Problem statement: Your answer should be every line of the entries that has the string "number" in it.

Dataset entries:
= Beginning of Section =

==> design.v <==
`default_nettype none
module registerFile(
         clk, reset, read_reg1, read_reg2, read_data1, read_data2, 
         write_reg, write_data, write_enable, register1);
  input wire clk, reset;
  input wire [4:0] read_reg1, read_reg2;
  output logic [31:0] read_data1, read_data2;
  input wire write_enable;
  input wire [4:0] write_reg;
  input wire [31:0] write_data;
  output logic[15:0] register1;
  logic [31:0] rf [0:31];
  assign read_data1 = (read_reg1==5'd0) ? 32'd0 : rf[read_reg1];
  assign read_data2 = (read_reg2==5'd0) ? 32'd0 : rf[read_reg2];
  assign register1 = rf[5'd10];
  always_ff @(posedge clk) begin
    if(reset) begin
      for(int i=0; i<32; i++) begin
        rf[i] <= 32'd0;
      end
    end
    else if(write_enable) rf[write_reg] <= write_data;
  end
endmodule
`default_nettype wire
==> run.sh <==
#!/bin/bash
# OpenROAD 26Q1-2900-gdf79404cd8, Yosys 0.63+post, stock flow scripts
make -C /OpenROAD-flow-scripts/flow DESIGN_CONFIG=/design/flow/config.mk WORK_HOME=/design/flow/orfs finish
==> config.mk <==
export PLATFORM = sky130hd
export DESIGN_NAME = registerFile
export DESIGN_NICKNAME = registerFile
export VERILOG_FILES = /design/flow/design.v
export SDC_FILE = /design/flow/constraint.sdc
export NUM_CORES = 4
export LEC_CHECK = 1
export CORE_UTILIZATION = 30
==> constraint.sdc <==
current_design registerFile

set clk_period 11.7
set clk_io_pct 0.2

create_clock -name clk0 -period $clk_period [get_ports {clk}]

set non_clock_inputs [all_inputs -no_clocks]
set_input_delay [expr $clk_period * $clk_io_pct] -clock clk0 $non_clock_inputs
set_output_delay [expr $clk_period * $clk_io_pct] -clock clk0 [all_outputs]
==> metrics.csv <==
stage,metric,value,unit
die,CORE AREA,0.1807,mm²
clock_tree,hold_buf cts,0,
power,VDD IR max,0.1111,mV
setup_path,CP arrival,6.56,ns
synth,ys async rst share,0,%
global_routing,Total GRT Usage,21.14,%
job,maxcap violations,0,
route,number of nets with antenna violations after routing,0,
timing,final slew viol count,0,
clock_tree,CTS sink cnt,1024,
route,Vias,32570,
synth,Syn Inst Count,3558,
clock_tree,CTS buffer count,107,
place,gpl congestion,0.9154,
finish,Filler Cell Count,16970,
setup_path,CP endpoint,read_data2[14],
job,Log Warnings,26,
setup_path,crit end category,output port,
synth,ys flops,1024,
route,routed vias/inst,5.402,
timing,RSZ-0062 raised after global routing,no,
synth,number of enable flip-flop cells,1024,
power,Power Total,8805,µW
timing,Worst Tran Pin Value,1.004,ns
route,Avg WL per Cell,30.16,µm
clock_tree,post-CTS sizing,0,
synth,mapped cell area,0.05453,mm²
finish,layout cells sized above 1,25.01,%
worst_hold_path,Hold Crit Class,input pin to flip-flop,
timing,Max Fclk,0.1123,GHz
synth,top cells by area,"edfxtp_1, mux4_2, and2_1",
setup_path,Worst EP required,9.36,ns
die,Init Core Util,30.17,%
setup_path,WS Path Type,input pin to output port,
setup_path,Startpoint Class,input pin,
synth,Yosys top cell area share,56.39,%
global_routing,first-pass GRT wire length,258.3,mm
finish,area of the multi-input gates,0.02210,mm²
clock_tree,htree depth,3,
finish,Reg area,0.03075,mm²
die,die width,428.3,µm
global_routing,antenna violations before repair,4,
synth,yosys stat chip area,0.05453,mm²
global_routing,global route overflow,0,
global_routing,largest net degree at the start of global routing,83,
status,status,completed,
route,Residual DRC,0,
synth,yosys warns,1,
finish,"Most flops, register",rf,
die,io pins,130,
synth,Post-Syn Area per Cell,15.33,µm²
timing,min cycle time layout,8.903,ns
finish,Syn-to-layout area delta,13.63,%
timing,setup TNS,0,ns
clock_tree,CTS tree,yes,
synth,top cell type by total area after synthesis,edfxtp_1,
clock_tree,clock slew at reported path FFs,0.06,ns
finish,max reg flops,1024,
clock_tree,clk root buf,clkbuf_16,
setup_path,Worst setup startpoint,read_reg2[1],
route,DR pass1 iterations,5,
synth,synth cell count leaders,"and2_1, edfxtp_1, mux4_2, clkbuf_1, mux2i_1",
timing,Rel. slew slack,33.04,%
synth,yosys cell count,3558,
timing,Final period util,76.10,%
route,WL final,181.9,mm
synth,Unique cell types,44,
clock_tree,post-CTS setup buffers,0,
clock_tree,CTS max path bufs,3,
place,Post-DP HPWL,108.5,mm
die,row count,156,
global_routing,vias in the first global route,35420,
die,die height,428.3,µm
timing,Final setup viols,0,
timing,"Hold Vio Cnt, Final",0,
power,Leakage Power,0.02083,µW
power,P per Cell Area,142.1,mW/mm²
synth,sequential-to-total area share from yosys stat,56.39,%
finish,Largest regs,rf: 1024 flops,
die,Die ar.,0.1835,mm²
synth,most common cell in the synthesized netlist,and2_1,
synth,Main synth FF type,edfxtp_1,
setup_path,largest fanout on the critical path,35,
route,Iteration-0 DRC Markers,2053,
place,IO buf count,129,
==> critical path: stages <==
cell,delay (ns)
buf_4,0.50
buf_4,0.62
buf_4,0.61
or3b_1,0.43
buf_4,0.22
o22ai_1,0.12
a2111oi_0,0.12
buf_4,0.18
nor3_1,0.61
clkdlybuf4s50_1,0.61
==> through the flow <==
step / utilization (%) / setup WS (ns) / hold WS (ns) / cell area (µm²) / std cells
final: 34.28 / 2.797 / 2.566 / 61970 / 6030
after CTS: 34.28 / 2.783 / 2.518 / 61960 / 6029
after detailed placement: 32.39 / 2.779 / 3.168 / 58540 / 5835
after global placement: 32.39 / 2.138 / 3.167 / 58540 / 5834
after global routing: 34.28 / 2.679 / 2.559 / 61960 / 6029
after floorplan: - / 5.418 / 2.538 / 54530 / 3558
==> how the worst min path moves through the flow <==
stage	from	cells after the start	to	slack, ns
final	write_data[19]	3	rf[9][19]	2.57
after CTS	write_data[19]	3	rf[1][19]	2.52
after global routing	write_data[19]	3	rf[13][19]	2.56
==> placed cells by master (no fill, tap or decap), types with 8 or more instances in the layout <==
cell type,instances
mux4_2,466
or2_2,33
clkinv_1,29
a22o_1,51
edfxtp_1,1024
nor2b_1,12
bufinv_16,11
clkinv_2,24
clkbuf_16,109
a2111oi_0,55
and2_1,1026
a21oi_1,8
mux2i_1,159
mux2_2,34
nand2_1,8
clkdlybuf4s50_1,120
o22ai_1,103
clkbuf_1,15
nor3_1,54
a22oi_1,16
buf_4,177
nor2_4,25
nor2_2,8
==> cells by family (layout without fill, tap and decap cells) <==
| kind of cell | Yosys count | after routing | share of synthesized area (%) |
|---|---|---|---|
| multiplexers | 659 | 659 | 22.87 |
| buffers and inverters | 407 | 508 | 3.533 |
| AND/OR/NAND/NOR | 1206 | 1206 | 13.55 |
| flip-flops | 1024 | 1024 | 56.39 |
| other | 0 | 1 | 0 |
| AND-OR/OR-AND | 262 | 262 | 3.657 |
==> per-layer routing <==
metal | GRT usage [%] | vias to the layer above | part of all wire, %
met4 | 8.556 | 10 | 5.2
met2 | 32.88 | 2245 | 48
li1 | - | 13790 | -
met1 | 22.65 | 16110 | 31
met5 | 0.9888 | - | 0.11
met3 | 13.93 | 421 | 15
==> report_power, final <==
group          switching (µW)  total, µW  internal, µW
registers                98.6       4330          4240
logic                     600       1090           486
clock network            1450       3380          1930
total                    2150       8800          6660
==> area by class of cell <==
cell class / instances / area share [%]
clock inverters: 70 / 1.028
repair buffers: 311 / 4.386
inverters: 3 / 0.01817
well taps: 2370 / 4.785
diodes: 1 / 0.004038
multi-input cells: 2127 / 35.66
flip-flops and latches: 1024 / 49.62
clock buffers: 124 / 4.493
Power and IR drop assume default switching activity.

= End of Section =

Output of the exercise:
route,number of nets with antenna violations after routing,0,
synth,number of enable flip-flop cells,1024,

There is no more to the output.